Adjuvant breast radiotherapy improves local control and survival from breast cancer but, despite improvements in techniques over the last few decades, remains associated with an increased risk of death from cardiac disease, particularly ischaemic heart disease. Recent data suggest that the risk of major coronary events increases by 7.4% per 1Gy increase in mean heart dose, and that there is no threshold below which the risk of late cardiac effects is zero. Where the balance of benefits versus risks is in favour of radiotherapy, we should therefore aim to keep mean heart doses from adjuvant breast and/or locoregional radiotherapy as low as reasonably practicable.

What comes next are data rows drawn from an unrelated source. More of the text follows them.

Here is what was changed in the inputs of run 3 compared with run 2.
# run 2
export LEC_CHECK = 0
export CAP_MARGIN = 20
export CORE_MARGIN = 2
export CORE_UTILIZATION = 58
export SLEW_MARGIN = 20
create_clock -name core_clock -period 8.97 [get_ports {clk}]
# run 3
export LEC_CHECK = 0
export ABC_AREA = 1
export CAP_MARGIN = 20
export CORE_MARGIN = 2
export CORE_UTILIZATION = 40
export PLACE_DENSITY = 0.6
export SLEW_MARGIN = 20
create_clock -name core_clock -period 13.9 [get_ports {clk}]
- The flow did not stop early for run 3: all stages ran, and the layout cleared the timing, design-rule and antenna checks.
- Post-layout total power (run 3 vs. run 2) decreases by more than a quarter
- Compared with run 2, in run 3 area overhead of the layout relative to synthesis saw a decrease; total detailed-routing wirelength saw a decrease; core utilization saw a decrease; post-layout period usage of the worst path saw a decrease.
run A:
// mult_unsigned
module mult_unsigned #(
		parameter WIDTHA = 16,
		parameter WIDTHB = 24,
		parameter PIPELINE_DEPTH = 4
)
(
	input clk,rst,
	input [WIDTHA -1 :0] A,
	input [WIDTHB -1 :0] B,
	output [WIDTHA + WIDTHB - 1:0] result
);
clock: 7.07 ns
lec_check: 0
cap_margin: 35
core_margin: 2
core_utilization: 58
cts_cluster_size: 93
hold_slack_margin: 0.11
slew_margin: 20
tns_end_percent: 35
run.sh (not shown) runs the stock make flow with config.mk's settings and CLKGATE_MAP_FILE=.
Run A: all stages complete, timing, DRC and antenna checks passed
Relative to run A, the following input files were edited for run B:
--- a/flow/config.mk
+++ b/flow/config.mk
@@ -6,9 +6,8 @@
 export NUM_CORES = 4
 export LEC_CHECK = 0
-export CAP_MARGIN = 35
+export ABC_AREA = 1
+export CAP_MARGIN = 20
 export CORE_MARGIN = 2
-export CORE_UTILIZATION = 58
-export CTS_CLUSTER_SIZE = 93
-export HOLD_SLACK_MARGIN = 0.11
+export CORE_UTILIZATION = 72
+export PLACE_DENSITY = 0.78
 export SLEW_MARGIN = 20
-export TNS_END_PERCENT = 35
==> flow/constraint.sdc <==
create_clock -name core_clock -period 5.44 [get_ports {clk}]
set_input_delay 1.0880 -clock core_clock [delete_from_list [all_inputs] [get_ports {clk}]]
set_output_delay 1.0880 -clock core_clock [all_outputs]
set_load 0.01 [all_outputs]
Results
In the flow results for run B and run A, the global placer's final weighted congestion is smaller on run A. Re number of distinct library cells after synthesis: run B and run A aren't equal, and the lower value belongs to run B. The mean routed wirelength per cell of run B is higher than that of run A. Run A ran to completion and came out clean on the timing, design-rule and antenna checks. Run B finished every stage; the final checks, however, were not passed, the failures being negative setup slack.
Relative to run B, the following input files were edited for run C:
--- a/flow/config.mk
+++ b/flow/config.mk
@@ -11,3 +11,4 @@
 export CORE_UTILIZATION = 72
 export PLACE_DENSITY = 0.78
+export SETUP_SLACK_MARGIN = -0.46
 export SLEW_MARGIN = 20
==> flow/constraint.sdc <==
create_clock -name core_clock -period 4.73 [get_ports {clk}]
set_input_delay 0.9460 -clock core_clock [delete_from_list [all_inputs] [get_ports {clk}]]
set_output_delay 0.9460 -clock core_clock [all_outputs]
set_load 0.01 [all_outputs]
## What came out
- Run status, run C: aborted in global routing (5_1_grt), error GRT-0232
- Going from run B to run C, number of unique standard cell types used by synthesis about even, number of buffers between clock root and the deepest sink ~0 delta.
- Against run B, run C reports a post-place setup slack that is lower.
- Delta (run C minus run B): mean area per synthesized cell flat, yosys stat chip area ~0 delta, half-perimeter wire length of the detailed placement result climbed 16%, fraction of synthesis flops using an asynchronous set or reset pin barely changed.
- Number of gates resized after CTS is lower on run B
- When the final numbers for run C and run B were put side by side, the global placement routability congestion turned out to be greater in run C.
- Comparing run B with run C, the post-synthesis instance total came out essentially unchanged.
- Placed cell count: run C higher than run B
Inputs modified between run C and run D:
--- a/flow/config.mk
+++ b/flow/config.mk
@@ -6,9 +6,6 @@
 export NUM_CORES = 4
 export LEC_CHECK = 0
-export ABC_AREA = 1
 export CAP_MARGIN = 20
 export CORE_MARGIN = 2
-export CORE_UTILIZATION = 72
-export PLACE_DENSITY = 0.78
-export SETUP_SLACK_MARGIN = -0.46
+export CORE_UTILIZATION = 40
 export SLEW_MARGIN = 20
==> flow/constraint.sdc <==
create_clock -name core_clock -period 8.0 [get_ports {clk}]
set_input_delay 1.6000 -clock core_clock [delete_from_list [all_inputs] [get_ports {clk}]]
set_output_delay 1.6000 -clock core_clock [all_outputs]
set_load 0.01 [all_outputs]
--- outcome ---
- Run C terminated abnormally: global routing (5_1_grt) reported GRT-0232.
- Per the final summary, run D finished and its layout is clean on timing, DRC and antenna.
- Synthesized area in run D vs run C: down about 5%
- Starting utilization of the core area, run C and run D, higher one = run C.
- The die used by run D is larger than the one used by run C.
--- input diff run D..run E ---
--- a/flow/config.mk
+++ b/flow/config.mk
@@ -8,4 +8,4 @@
 export CAP_MARGIN = 20
 export CORE_MARGIN = 2
-export CORE_UTILIZATION = 40
+export CORE_UTILIZATION = 64
 export SLEW_MARGIN = 20
==> flow/constraint.sdc <==
create_clock -name core_clock -period 5.33 [get_ports {clk}]
set_input_delay 1.0660 -clock core_clock [delete_from_list [all_inputs] [get_ports {clk}]]
set_output_delay 1.0660 -clock core_clock [all_outputs]
set_load 0.01 [all_outputs]
Findings:
Run E -> stages 100% | layout checks FAIL | negative setup slack
Number of clock buffers in the layout (higher): run D
Total routed wire length on the met1 layer (higher): run E
Summary of the comparison: clock-cell share of area is lower in run E, relative to run D.
NOTE first-pass GRT wire length run D->run E increased by a few percent
Run E against run D: clock skew stayed essentially flat; register share of the cell area dropped 2.5 points; pin count of the biggest net entering global routing decreased by 34% relative to the old numbers.

========
Setup of run 1:
Starting RTL as in the previous note.
==> flow/design.v (excerpt) <==
module mult_unsigned #(
		parameter WIDTHA = 16,
		parameter WIDTHB = 24,
		parameter PIPELINE_DEPTH = 4
)
(
	input clk,rst,
	input [WIDTHA -1 :0] A,
	input [WIDTHB -1 :0] B,
	output [WIDTHA + WIDTHB - 1:0] result
);
==> flow/config.mk <==
export PLATFORM = sky130hd
export DESIGN_NAME = mult_unsigned
export DESIGN_NICKNAME = mult_unsigned
export VERILOG_FILES = /design/flow/design.v
export SDC_FILE = /design/flow/constraint.sdc
export NUM_CORES = 4
export LEC_CHECK = 0
export CAP_MARGIN = 20
export CORE_MARGIN = 2
export CORE_UTILIZATION = 65
export SLEW_MARGIN = 20
==> flow/constraint.sdc <==
create_clock -name core_clock -period 5.44 [get_ports {clk}]
set_input_delay 1.0880 -clock core_clock [delete_from_list [all_inputs] [get_ports {clk}]]
set_output_delay 1.0880 -clock core_clock [all_outputs]
set_load 0.01 [all_outputs]
In run 1 the implementation completed, yet the final layout does not meet the checks, the culprit being negative setup slack.
> inputs changed (run 1 -> run 2)
- putting MAX_ROUTING_LAYER at met4 where nothing was set
- putting ABC_AREA at 1 where nothing was set
- swapping 65 for 72 in CORE_UTILIZATION
- swapping 5.44 for 4.33 in the clock period (ns, I/O delays scaled along)
Results
- Higher post-synthesis cell count from yosys among run 2 and run 1: run 2
- Run 2 failed in global routing with GRT-0232.
- In the floorplan summary, run 2 is listed with a die area less than that of run 1.
- Cmp run 2 vs run 1: synthesized-area fraction occupied by ao, oa, aoi and oai cells lower in run 2
Inputs modified between run 2 and run 3:
- PLACE_DENSITY_LB_ADDON now 0.28, previously not set
- MAX_ROUTING_LAYER no longer set, was met4
- the clock period (ns, I/O delays scaled along) now 5.33, was 4.33
Results
From the logs: run 3 reached the end of the flow and failed the layout checks with negative setup slack. [compare] base=run 2 new=run 3: chip area estimate from yosys synthesis now sits at about the same level; I/O pin total now sits at about the same level; number of cells upsized or downsized after cts now sits lower; number of post-CTS setup repair buffers now sits lower.

========
Starting RTL as in the previous note.
// mult_unsigned
module mult_unsigned #(
		parameter WIDTHA = 16,
		parameter WIDTHB = 24,
		parameter PIPELINE_DEPTH = 4
)
(
	input clk,rst,
	input [WIDTHA -1 :0] A,
	input [WIDTHB -1 :0] B,
	output [WIDTHA + WIDTHB - 1:0] result
);
Settings: LEC_CHECK=0, CAP_MARGIN=20, CORE_MARGIN=2, CORE_UTILIZATION=72, MAX_ROUTING_LAYER=met4, SLEW_MARGIN=20; clock period 7.4 ns.
Then changed:
CORE_UTILIZATION = 24   (was 72)
MAX_ROUTING_LAYER = unset   (was met4)
clock period = 6.61 ns   (was 7.4 ns; I/O delays follow)
Effect: Wire length grows by 1.5%. Final area is higher by 5.3%. Worst setup slack got worse by 0.44 ns. Critical path depth fell by 1. Global-route usage fell by 22 points.
Then changed:
CAP_MARGIN = 35   (was 20)
CORE_UTILIZATION = 40   (was 24)
HOLD_SLACK_MARGIN = 0.11   (was unset)
clock period = 8.0 ns   (was 6.61 ns; I/O delays follow)
Cell area fell by a few percent.
Maximum frequency went down by a few percent.
Sequential share of layout area increases by 0.74 points.
Core utilization goes up by 18 points.
Routed wire length decreases by a few percent.
Die area is lower by well over a third.
Worst setup slack gets better by 1.2 ns.
Then changed:
CAP_MARGIN = 20   (was 35)
CORE_UTILIZATION = 64   (was 40)
HOLD_SLACK_MARGIN = unset   (was 0.11)
clock period = 4.33 ns   (was 8.0 ns; I/O delays follow)
- The new run finished but failed the layout checks on negative setup slack
- wire length rises by 17%
- global-route usage goes up by 13 points
- sequential cell count is unchanged
- cell count climbs by 0.52%
- synthesized cell count is unchanged
- core utilization is higher by 38 points
- clock-buffer cell count fell by 1
- setup slack got worse by 3.0 ns
- clock skew is higher by 0.0081 ns
- cell area goes up by 14%
Then changed:
CORE_UTILIZATION = 40   (was 64)
clock period = 6.61 ns   (was 4.33 ns; I/O delays follow)
Outcome: This time the run finished clean. Die area grows by well over a third. Non-clock buffer count shrinks by 231. Synthesized area does not change. Worst setup slack gains 1.8 ns. Via count shrinks by roughly a tenth. Clock skew shrinks by 0.0086 ns. Routed wire length shrinks by roughly a tenth. Cell count grows slightly. Clock-buffer cell count grows by 1.
Then changed:
ABC_AREA = 1   (was unset)
CORE_UTILIZATION = 72   (was 40)
TNS_END_PERCENT = 100   (was unset)
clock period = 5.59 ns   (was 6.61 ns; I/O delays follow)
Effect: The changed run produced a clean layout; critical path depth came out higher by 1; via count came out higher by a quarter to a third; die area came out lower by well over a third.

========
Starting RTL as in the previous note.
==> flow/design.v (excerpt) <==
module mult_unsigned #(
		parameter WIDTHA = 16,
		parameter WIDTHB = 24,
		parameter PIPELINE_DEPTH = 4
)
(
	input clk,rst,
	input [WIDTHA -1 :0] A,
	input [WIDTHB -1 :0] B,
	output [WIDTHA + WIDTHB - 1:0] result
);
make LEC_CHECK=0 CAP_MARGIN=20 CELL_PAD_IN_SITES_GLOBAL_PLACEMENT=0 CORE_MARGIN=2 CORE_UTILIZATION=26 CTS_CLUSTER_DIAMETER=341 CTS_CLUSTER_SIZE=95 HOLD_SLACK_MARGIN=-0.07 PLACE_DENSITY=0.89 SLEW_MARGIN=15 TNS_END_PERCENT=20 finish   # period 8.0 ns
The first run completed with no timing, DRC or antenna violations.
Then changed:
Settings changed: CELL_PAD_IN_SITES_GLOBAL_PLACEMENT 0 to 3, CORE_ASPECT_RATIO set to 1.05, CORE_UTILIZATION 26 to 40, CTS_CLUSTER_DIAMETER 341 to not set, CTS_CLUSTER_SIZE 95 to not set, HOLD_SLACK_MARGIN -0.07 to not set, MAX_ROUTING_LAYER set to met4, MIN_ROUTING_LAYER set to met2, PLACE_DENSITY 0.89 to not set, PLACE_DENSITY_LB_ADDON set to 0.13, SLEW_MARGIN 15 to 20, TNS_END_PERCENT 20 to not set.
The new run produced a clean layout.
Core utilization grows by 15 points.
Via count grows by 27%.
Cell area shrinks by 1.9%.
Routed wire length grows by 17%.
Non-clock buffer count shrinks by 2.
Worst setup slack is worse by 0.25 ns.
Hold slack is better by 0.017 ns.
Then changed:
Settings changed: CELL_PAD_IN_SITES_GLOBAL_PLACEMENT 3 to 1, CORE_ASPECT_RATIO 1.05 to not set, CORE_UTILIZATION 40 to 26, CTS_CLUSTER_DIAMETER set to 341, CTS_CLUSTER_SIZE set to 95, HOLD_SLACK_MARGIN set to -0.07, MAX_ROUTING_LAYER met4 to not set, MIN_ROUTING_LAYER met2 to not set, PLACE_DENSITY set to 0.89, PLACE_DENSITY_LB_ADDON 0.13 to not set, TNS_END_PERCENT set to 20.
=> Setup slack gains 0.26 ns. Routed wire length fell by 13%. Cell count increases by 14%.
Then changed:
Settings changed: CORE_UTILIZATION 26 to 40, CTS_CLUSTER_SIZE 95 to 99, PLACE_DENSITY 0.89 to not set, SETUP_SLACK_MARGIN set to 1.06, TNS_END_PERCENT 20 to not set.
- cell area shrinks slightly
- critical path depth drops by 3
- utilization is higher by 16 points
Then changed:
Settings changed: CELL_PAD_IN_SITES_GLOBAL_PLACEMENT 1 to 3, CORE_ASPECT_RATIO set to 1.05, CTS_CLUSTER_DIAMETER 341 to 314, CTS_CLUSTER_SIZE 99 to not set, GPL_TIMING_DRIVEN set to 0, HOLD_SLACK_MARGIN -0.07 to not set, MAX_ROUTING_LAYER set to met4, MIN_ROUTING_LAYER set to met2, PLACE_DENSITY_LB_ADDON set to 0.13, SETUP_SLACK_MARGIN 1.06 to not set, SLEW_MARGIN 20 to 15.
The changed run finished clean; cell area climbs by about 1.3%; first-iteration DRC count climbs to 4.5 times its value; non-clock buffer count climbs by 60; clock-buffer cell count drops by 3.
==> v13: inputs <==
Design battle_ship, start of the top module:
module battle_ship(
      input wire clk,			 
      input wire clr,
      input wire btnU,
      input wire btnD,
      input wire btnR,
      input wire btnL,
      input wire sel,
	    input sw,
      output wire [2:0] red,	 
      output wire [2:0] green,   
      output wire [1:0] blue,	     
      output wire [3:0] an,
      output wire [7:0] seg,
      output wire hsync,		 
      output wire vsync			 
	);
clock: 4.84 ns
lec_check: 0
abc_area: 0
cap_margin: 5
core_aspect_ratio: 1.85
core_margin: 2
core_utilization: 25
cts_cluster_size: 58
gpl_routability_driven: 0
gpl_timing_driven: 1
hold_slack_margin: -0.01
max_routing_layer: met4
place_density_lb_addon: 0.3
slew_margin: 20
tns_end_percent: 70
run.sh (not shown) runs the stock make flow with config.mk's settings and CLKGATE_MAP_FILE=.
==> inputs of v1, as changes to v13 <==
ABC_AREA = not set   (was 0)
CAP_MARGIN = 20   (was 5)
CORE_ASPECT_RATIO = not set   (was 1.85)
CORE_UTILIZATION = 60   (was 25)
CTS_CLUSTER_SIZE = 61   (was 58)
GPL_ROUTABILITY_DRIVEN = not set   (was 0)
GPL_TIMING_DRIVEN = not set   (was 1)
HOLD_SLACK_MARGIN = not set   (was -0.01)
PLACE_DENSITY_LB_ADDON = not set   (was 0.3)
SETUP_SLACK_MARGIN = 1.97   (was not set)
TNS_END_PERCENT = not set   (was 70)
==> flow/constraint.sdc (replaced) <==
create_clock -name core_clock -period 8.06 [get_ports {clk}]
set_input_delay 1.6120 -clock core_clock [delete_from_list [all_inputs] [get_ports {clk}]]
set_output_delay 1.6120 -clock core_clock [all_outputs]
set_load 0.01 [all_outputs]
==> inputs of v16, as changes to v13 <==
ABC_AREA = not set   (was 0)
CAP_MARGIN = 20   (was 5)
CORE_ASPECT_RATIO = not set   (was 1.85)
CORE_UTILIZATION = 40   (was 25)
CTS_CLUSTER_SIZE = not set   (was 58)
GPL_ROUTABILITY_DRIVEN = not set   (was 0)
GPL_TIMING_DRIVEN = not set   (was 1)
HOLD_SLACK_MARGIN = not set   (was -0.01)
MAX_ROUTING_LAYER = not set   (was met4)
PLACE_DENSITY_LB_ADDON = not set   (was 0.3)
TNS_END_PERCENT = not set   (was 70)
==> flow/constraint.sdc (replaced) <==
create_clock -name core_clock -period 4.75 [get_ports {clk}]
set_input_delay 0.9500 -clock core_clock [delete_from_list [all_inputs] [get_ports {clk}]]
set_output_delay 0.9500 -clock core_clock [all_outputs]
set_load 0.01 [all_outputs]
==> notes.md <==
Here are the numbers from the latest Yosys + OpenROAD run.

The total of fill cells in the finished design came out at 3544. The maximum fanout along the worst path is 8. The width of the die is 190 um. On the worst setup and hold paths after CTS, the clock-pin slew comes to 0.06 ns. The number of tap instances came out at 455.

The flow ran to the end and the layout has no timing, DRC or antenna violations. The worst-margin pin slew came out at 0.961 ns. The initial antenna violation count was 0. The final net count came out at 1886. After floorplanning, the core was sized to cover 34400 sq um. The power per cell area came out at 311 nW/um^2. The vertical die dimension reported for this design is 190 um.

The met3 track demand over resource in global routing is 2.96%. The number of inserted diodes came out at 0. The number of standard cells in the final layout excluding fillers came out at 2314.
# the run above: v16

==> notes.md <==
Here are the numbers from the latest Yosys + OpenROAD run.

The run finished with no timing, DRC or antenna violations. The number of tap instances is 714. The number of antenna diodes in the final layout is 1.

The total of fill cells in the finished design is 5950. The final net count came out at 1887. At the pin with the least slew margin, the transition time is 1.12 ns.

The initial antenna violation count came out at 1. The clock edge transition at the registers on the reported setup and hold paths came out at 0.07 ns. The maximum fanout along the worst path came out at 9. The placeable core area came out at 54900 sq um. The met3 track demand over resource in global routing came out at 3.71%. The number of standard cells in the final layout excluding fillers is 2571.
# the run above: v13

==> notes.md <==
Here are the numbers from the latest Yosys + OpenROAD run.

The flow ran to the end and the layout has no timing, DRC or antenna violations. According to the floorplan report, the die height is 156 um. The initial antenna violation count came out at 0. The final net count is 1859. The maximum fanout along the worst path came out at 9. The number of standard cells in the final layout excluding fillers came out at 2114.

The worst-margin pin slew is 1.07 ns. The clock edge transition at the registers on the reported setup and hold paths is 0.06 ns.
# the run above: v1
==> 07-15 <==
// sha2in
module sha2in(
  input clk,rst_b,lst_pkt,
  input [63:0] pkt,
  output [511:0] blk,
  output blk_val,msg_end
);
export LEC_CHECK = 0
export ABC_AREA = 1
export CAP_MARGIN = 30
export CELL_PAD_IN_SITES_GLOBAL_PLACEMENT = 2
export CORE_ASPECT_RATIO = 0.89
export CORE_MARGIN = 2
export CORE_UTILIZATION = 40
export CTS_CLUSTER_DIAMETER = 112
export GPL_ROUTABILITY_DRIVEN = 0
export SETUP_SLACK_MARGIN = -0.29
export SLEW_MARGIN = 20
create_clock -name core_clock -period 4.0 [get_ports {clk}]
run.sh (not shown) runs the stock make flow with config.mk's settings and CLKGATE_MAP_FILE=.
==> 08-28: changes against 07-15 <==
CAP_MARGIN = 15   (was 30)
CELL_PAD_IN_SITES_GLOBAL_PLACEMENT = default   (was 2)
CORE_ASPECT_RATIO = 0.5   (was 0.89)
CORE_UTILIZATION = 72   (was 40)
CTS_CLUSTER_DIAMETER = 347   (was 112)
CTS_CLUSTER_SIZE = 99   (was default)
GPL_ROUTABILITY_DRIVEN = default   (was 0)
SETUP_SLACK_MARGIN = 0.59   (was -0.29)
TNS_END_PERCENT = 5   (was default)
==> flow/constraint.sdc (replaced) <==
create_clock -name core_clock -period 2.11 [get_ports {clk}]
set_input_delay 0.4220 -clock core_clock [delete_from_list [all_inputs] [get_ports {clk}]]
set_output_delay 0.4220 -clock core_clock [all_outputs]
set_load 0.01 [all_outputs]
==> 02-16: changes against 07-15 <==
ABC_AREA = default   (was 1)
CAP_MARGIN = 20   (was 30)
CELL_PAD_IN_SITES_GLOBAL_PLACEMENT = default   (was 2)
CORE_ASPECT_RATIO = default   (was 0.89)
CORE_UTILIZATION = 66   (was 40)
CTS_CLUSTER_DIAMETER = 397   (was 112)
GPL_ROUTABILITY_DRIVEN = default   (was 0)
PLACE_DENSITY = 0.37   (was default)
SETUP_SLACK_MARGIN = default   (was -0.29)
==> flow/constraint.sdc (replaced) <==
create_clock -name core_clock -period 2.48 [get_ports {clk}]
set_input_delay 0.4960 -clock core_clock [delete_from_list [all_inputs] [get_ports {clk}]]
set_output_delay 0.4960 -clock core_clock [all_outputs]
set_load 0.01 [all_outputs]
==> comparison <==
- 02-16 passed the timing, design-rule and antenna checks. 07-15 completed without violations. 08-28 aborted during clock tree synthesis (4_1_cts), error DPL-0038.
- Of 02-16 and 07-15, 02-16 has the higher worst hold slack (gap 0.24 ns).
- In 02-16 the sequential power is higher than in 07-15, by 66%.
- In 07-15 the power is lower than in 02-16, by 39%.
- Between 02-16 and 07-15, the lower setup slack is in 02-16 (gap 0.70 ns).
- Core utilization: 02-16 is higher than 07-15 (38 points).
- Of 02-16 and 07-15, 07-15 has the higher cell count (gap about 26%, measured against 07-15).
- Of 07-15 and 02-16, 07-15 has the higher clock-buffer cell count (gap 6).
- Of 02-16 and 07-15, 07-15 has the higher area after synthesis (gap 5.6%, measured against 07-15).
- Clock power: 02-16 is higher than 07-15 (about 60%).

A number of heart-sparing breast radiotherapy techniques can be employed, including optimisation of beam angles, use of cardiac shielding using multileaf collimation, intensity modulated radiotherapy, prone positioning and deep-inspiratory breath-hold (DIBH) techniques. The UK HeartSpare study IA compared active-breathing controlled_DIBH (ABC_DIBH) with a cheaper and simpler voluntary_DIBH (v_DIBH) technique. The latter was found to be as reproducible as ABC_DIBH, and the two techniques achieved comparable heart-sparing. V_DIBH is now being compared with prone positioning in larger breasted-women, whilst the feasibility of its implementation nationally is being tested in a multicentre study involving five UK centres. Strategies for increasing availability of heart-sparing radiotherapy beyond the HeartSpare study will be discussed in the context of improving outcomes for women undergoing left breast radiotherapy nationally.